And I say "I love you"

by thethirdseventh



Category: River (TV 2015)
Genre: F/M, Grief, Unhealthy Coping Mechanisms, Unresolved Tension
Language: English
Status: Completed
Published: 2019-08-13
Updated: 2019-08-13
Packaged: 2020-08-20 09:10:11
Rating: Teen And Up Audiences
Warnings: No Archive Warnings Apply
Chapters: 1
Words: 1,274
Publisher: archiveofourown.org
Story URL: https://archiveofourown.org/works/20225368
Author URL: https://archiveofourown.org/users/thethirdseventh/pseuds/thethirdseventh
Summary: They stayed for as long as they needed to stay, but they were never truly gone. Not as long as River needed them.





	And I say "I love you"

**Author's Note:**

  * For [M J Holyoke (wholeyolk)](https://archiveofourown.org/users/wholeyolk/gifts).

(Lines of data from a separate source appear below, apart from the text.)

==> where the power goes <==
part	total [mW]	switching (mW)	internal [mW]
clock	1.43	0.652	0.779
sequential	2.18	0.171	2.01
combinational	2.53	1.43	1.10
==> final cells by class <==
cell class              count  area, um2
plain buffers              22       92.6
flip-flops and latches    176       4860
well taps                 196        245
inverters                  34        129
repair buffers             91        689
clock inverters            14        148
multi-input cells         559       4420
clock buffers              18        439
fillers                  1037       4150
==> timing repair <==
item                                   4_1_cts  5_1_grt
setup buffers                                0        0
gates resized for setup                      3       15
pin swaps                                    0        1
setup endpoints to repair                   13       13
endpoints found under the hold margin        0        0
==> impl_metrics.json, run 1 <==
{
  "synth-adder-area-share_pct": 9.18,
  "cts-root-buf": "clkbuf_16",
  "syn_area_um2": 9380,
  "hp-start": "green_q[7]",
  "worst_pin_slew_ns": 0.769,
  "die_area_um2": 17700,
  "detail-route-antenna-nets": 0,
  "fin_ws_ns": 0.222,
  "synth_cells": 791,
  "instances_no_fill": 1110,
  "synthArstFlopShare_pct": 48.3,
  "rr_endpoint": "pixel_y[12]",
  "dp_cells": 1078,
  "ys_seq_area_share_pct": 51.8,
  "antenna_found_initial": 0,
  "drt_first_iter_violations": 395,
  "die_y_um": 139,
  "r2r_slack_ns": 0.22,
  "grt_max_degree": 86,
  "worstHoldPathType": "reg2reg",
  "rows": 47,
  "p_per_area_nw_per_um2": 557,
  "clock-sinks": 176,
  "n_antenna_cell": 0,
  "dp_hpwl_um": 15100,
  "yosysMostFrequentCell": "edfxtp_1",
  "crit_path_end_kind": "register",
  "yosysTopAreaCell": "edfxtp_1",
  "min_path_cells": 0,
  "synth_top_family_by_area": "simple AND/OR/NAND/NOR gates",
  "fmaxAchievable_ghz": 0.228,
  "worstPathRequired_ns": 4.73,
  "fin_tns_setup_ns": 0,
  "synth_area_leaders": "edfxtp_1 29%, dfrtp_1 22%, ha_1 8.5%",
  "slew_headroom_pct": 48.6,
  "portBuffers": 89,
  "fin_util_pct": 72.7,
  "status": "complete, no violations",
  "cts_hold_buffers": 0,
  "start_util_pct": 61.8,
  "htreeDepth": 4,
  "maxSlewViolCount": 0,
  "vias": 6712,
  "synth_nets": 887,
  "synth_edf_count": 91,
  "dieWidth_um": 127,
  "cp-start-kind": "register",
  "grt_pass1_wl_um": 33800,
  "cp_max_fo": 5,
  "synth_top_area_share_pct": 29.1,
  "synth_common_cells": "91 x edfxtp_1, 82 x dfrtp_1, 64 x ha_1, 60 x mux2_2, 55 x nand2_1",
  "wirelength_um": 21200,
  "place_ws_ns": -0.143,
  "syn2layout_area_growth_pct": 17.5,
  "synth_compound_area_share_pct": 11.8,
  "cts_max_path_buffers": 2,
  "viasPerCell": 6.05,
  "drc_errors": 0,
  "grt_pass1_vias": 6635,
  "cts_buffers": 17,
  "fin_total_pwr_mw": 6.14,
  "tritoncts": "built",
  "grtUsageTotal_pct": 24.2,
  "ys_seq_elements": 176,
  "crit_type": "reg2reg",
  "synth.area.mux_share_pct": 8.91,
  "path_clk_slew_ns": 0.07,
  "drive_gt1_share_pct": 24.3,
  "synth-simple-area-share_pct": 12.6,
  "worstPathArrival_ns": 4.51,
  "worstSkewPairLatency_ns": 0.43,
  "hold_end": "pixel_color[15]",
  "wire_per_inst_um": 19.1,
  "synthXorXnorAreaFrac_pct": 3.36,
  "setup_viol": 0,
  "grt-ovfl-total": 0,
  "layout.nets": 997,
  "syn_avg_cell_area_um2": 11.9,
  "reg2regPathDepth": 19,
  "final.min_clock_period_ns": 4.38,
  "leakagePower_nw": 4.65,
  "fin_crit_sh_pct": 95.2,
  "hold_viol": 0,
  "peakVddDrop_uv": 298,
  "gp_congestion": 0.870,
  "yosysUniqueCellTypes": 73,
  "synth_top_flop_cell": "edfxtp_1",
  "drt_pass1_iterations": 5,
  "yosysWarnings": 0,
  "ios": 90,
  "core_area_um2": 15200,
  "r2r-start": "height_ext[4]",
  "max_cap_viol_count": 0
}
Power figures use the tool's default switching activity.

> River is one of my favorite TV series, but the story is so perfectly rounded (one of the things that makes it great) that finding an angle to chip at proved harder than I thought. At the same time, it was great having an excuse to try, so thanks for the lovely assignment. I hope you enjoy it!

It was like a dream, in the way that you never question the dreamworld. He should have known something was wrong the moment Erin was there to help him pick his tie. He’d even walked over to her and asked her. One moment she was telling him “I never do go to university, do I?” before jumping out of his life forever. The next she was helping him pick his tie for his date (it was a date) with Stevie. And he hadn’t questioned it.

But now he did. He drove home after dropping Ira off at his house, and thought. He’d said goodbye to yet another one that afternoon -it never came without its share of grief, no matter how unpleasant their company- an accidental death that had been misconstrued as suicide. But that lady would have never left her family, and the part of River that knew this but couldn’t pinpoint exactly why… that part of River had gotten her talking to him. Until he’d figured it out, at which point she’d gone back into her house along with her grieving yet grateful family, waved at him as the door closed, and River knew he’d never see her again.

Never again. 

But Erin had come back. And Riley had come back. And they didn’t seem to want anything. They’d been... supportive, even cheerful. At peace. Now, sober and relatively clearheaded, it disturbed him how much they’d changed, the way Erin was always chipper and eager, how the bite had drained out of Riley’s voice. Rosa would have said it was something positive. River wasn’t sure, himself. One thing he had going for him was that at least his voices stuck to a pattern. It was true that some of them were problematic, but there was always a reason they were there, a reason they’d never overstayed until now. He could manage a pint and a smile just fine these days, making them go away stood low in his list of priorities. But any change meant he needed to keep his guard up, and this… It presented a special kind of problem, didn’t it? How do you lay to rest those you have buried? 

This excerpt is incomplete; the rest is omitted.